## What is needed
Give the data again exactly, stopping after the "export DESIGN_NICKNAME = FlipFlop" line.

◆ ◆ ◆ ◆ ◆

[design.v]
`timescale 1ns / 1ps
module FlipFlop(
                clk, reset,  
                d,           
                q            
                );
    input [7:0] d;           
    input clk;               
    input reset;    
    output reg [7:0] q;      
    always @(posedge clk) begin
        if (reset == 1'b1) 
            q <= 8'b00000000;
        else
            q = d;
    end
endmodule
[run.sh]
#!/bin/bash
# OpenROAD 26Q1-2900-gdf79404cd8, Yosys 0.63+post, stock flow scripts
make -C /OpenROAD-flow-scripts/flow DESIGN_CONFIG=/design/flow/config.mk WORK_HOME=/design/flow/orfs finish
[config.mk]
export PLATFORM = sky130hd
export DESIGN_NAME = FlipFlop
export DESIGN_NICKNAME = FlipFlop
export VERILOG_FILES = /design/flow/design.v
export SDC_FILE = /design/flow/constraint.sdc
export NUM_CORES = 4
export LEC_CHECK = 1
export CORE_AREA = 10 10 70 70
export DIE_AREA = 0 0 80 80
[constraint.sdc]
current_design FlipFlop

set clk_period 1.0
set clk_io_pct 0.2

create_clock -name clk0 -period $clk_period [get_ports {clk}]

set non_clock_inputs [all_inputs -no_clocks]
set_input_delay [expr $clk_period * $clk_io_pct] -clock clk0 $non_clock_inputs
set_output_delay [expr $clk_period * $clk_io_pct] -clock clk0 [all_outputs]
==> results.py <==
# Generated from Yosys and OpenROAD reports
metrics = {
    "floorplanning": {
        "die-area_mm2": 0.00640,
        "rows": 21,
        "core_area_mm2": 0.00342,
        "die_h_um": 80,
        "initCoreUtil_pct": 6.15,
        "io_pins": 18,
        "die_w_um": 80,
    },
    "final_layout": {
        "final_area_um2": 457,
        "final_cell_mix": "clkdlybuf4s50_1, nor2b_1, dfxtp_1, dlygate4sd2_1",
        "fillers": 398,
        "layout-drive-gt1-share_pct": 13.9,
        "top_regs": "q x8",
        "post-route-util_pct": 13.4,
        "syn2layout_area_growth_pct": 117,
        "lay_top_count": "clkdlybuf4s50_1",
        "comb_area_um2": 50.0,
        "top_register": "q",
        "ff_latch_area_um2": 163,
        "largest_register_ff_count": 8,
        "stdcell_count": 82,
    },
    "synthesis": {
        "top_area_cell": "dfxtp_1",
        "yosys-stat-cells": 16,
        "synthDistinctLibCells": 2,
        "ys_area_um2": 210,
        "ys.flops": 8,
        "syn_area_um2": 210,
        "yosysTopAreaCellShare_pct": 76.2,
        "avgSynthCellArea_um2": 13.1,
        "ys_warn_count": 1,
        "area_leaders": "dfxtp_1, nor2b_1",
        "synthCells": 16,
        "synth_seq_share_pct": 76.2,
    },
    "setup_path": {
        "crit_arrival_ns": 0.77,
        "crit_fanout": 1,
        "worstPathRequired_ns": 0.80,
        "cp-end-kind": "primary output",
        "crit_buf_inv": 1,
        "crit_type": "reg2out",
        "path_delay_family": "flip-flops",
        "start_kind": "register",
        "cp_cell_sequence": "dlygate4sd2_1",
        "critPathMaxStageDelay_ns": 0.29,
        "critPathSlowestCell": "dfxtp_1",
    },
    "pwr": {
        "swShare_pct": 16.9,
        "p_sw_w": 0.000107,
        "internal_power_w": 0.000528,
        "power.density_mw_per_mm2": 1390,
        "irDropWorstVdd_mv": 0.230,
        "clkPwrFrac_pct": 35.4,
        "pwr-share-seq_pct": 53.7,
        "power.leakage_nw": 0.181,
        "p_comb_share_pct": 10.9,
    },
    "grt": {
        "grt_pass1_vias": 195,
        "antenna_found_initial": 0,
        "grt_overflow": 0,
        "track_usage_pct": 2.00,
        "grt_pass1_wl_um": 972,
        "grt_max_degree": 9,
    },
    "clock_tree": {
        "root_buffer": "clkbuf_4",
        "numCtsBuffers": 3,
        "htreeDepth": 1,
        "post-cts-setup-buffers": 0,
        "tritoncts": "yes",
        "clkTransAtPathRegs_ns": 0.05,
        "cts_num_sinks": 8,
        "clk_path_buf_depth": 2,
    },
    "route": {
        "drc_errors": 0,
        "drtIter0Drc": 0,
        "via_count": 173,
        "wire_per_inst_um": 8.50,
        "first_pass_iters": 1,
        "wl_um": 697,
        "via_per_inst": 2.11,
        "diodes": 0,
        "final_antenna_net_count": 0,
    },
    "place": {
        "place_worst_setup_slack_ns": -0.0202,
        "portBuffers": 17,
        "place_area_um2": 438,
        "place_congestion": 0.699,
        "dp.cells": 79,
    },
    "job": {
        "drv_cap": 0,
        "warning_count": 25,
    },
    "final_timing": {
        "worst_pin_slew_ns": 0.269,
        "rsz0062_at_grt": "no",
        "setup_viol": 0,
        "final.period_utilization_pct": 97.1,
        "fin_crit_ns": 0.971,
        "maxSlewViolCount": 0,
        "finalHoldViolCount": 0,
        "fmax_mhz": 1030,
        "whs_ns": 0.513,
        "fin_ws_ns": 0.0290,
        "maxSlewHeadroom_pct": 82.0,
    },
    "min_path": {
        "hold_class": "in2reg",
    },
    "status": {
        "status": "completed",
    },
}
-- cells in the mapped netlist --
cell type,instances
dfxtp_1,8
nor2b_1,8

◆ ◆ ◆ ◆ ◆

## Expected output
[design.v]
`timescale 1ns / 1ps
module FlipFlop(
                clk, reset,  
                d,           
                q            
                );
    input [7:0] d;           
    input clk;               
    input reset;    
    output reg [7:0] q;      
    always @(posedge clk) begin
        if (reset == 1'b1) 
            q <= 8'b00000000;
        else
            q = d;
    end
endmodule
[run.sh]
#!/bin/bash
# OpenROAD 26Q1-2900-gdf79404cd8, Yosys 0.63+post, stock flow scripts
make -C /OpenROAD-flow-scripts/flow DESIGN_CONFIG=/design/flow/config.mk WORK_HOME=/design/flow/orfs finish
[config.mk]
export PLATFORM = sky130hd
export DESIGN_NAME = FlipFlop
export DESIGN_NICKNAME = FlipFlop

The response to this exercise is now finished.